- TASK ITEM -
It is required that all of the data be written out exactly.

=-=-=

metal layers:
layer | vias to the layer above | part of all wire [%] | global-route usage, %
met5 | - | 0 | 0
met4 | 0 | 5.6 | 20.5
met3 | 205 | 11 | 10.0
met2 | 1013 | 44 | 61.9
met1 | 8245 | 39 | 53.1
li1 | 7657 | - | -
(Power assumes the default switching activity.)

=-=-=

- EXERCISE RESPONSE -
metal layers:
layer | vias to the layer above | part of all wire [%] | global-route usage, %
met5 | - | 0 | 0
met4 | 0 | 5.6 | 20.5
met3 | 205 | 11 | 10.0
met2 | 1013 | 44 | 61.9
met1 | 8245 | 39 | 53.1
li1 | 7657 | - | -
(Power assumes the default switching activity.)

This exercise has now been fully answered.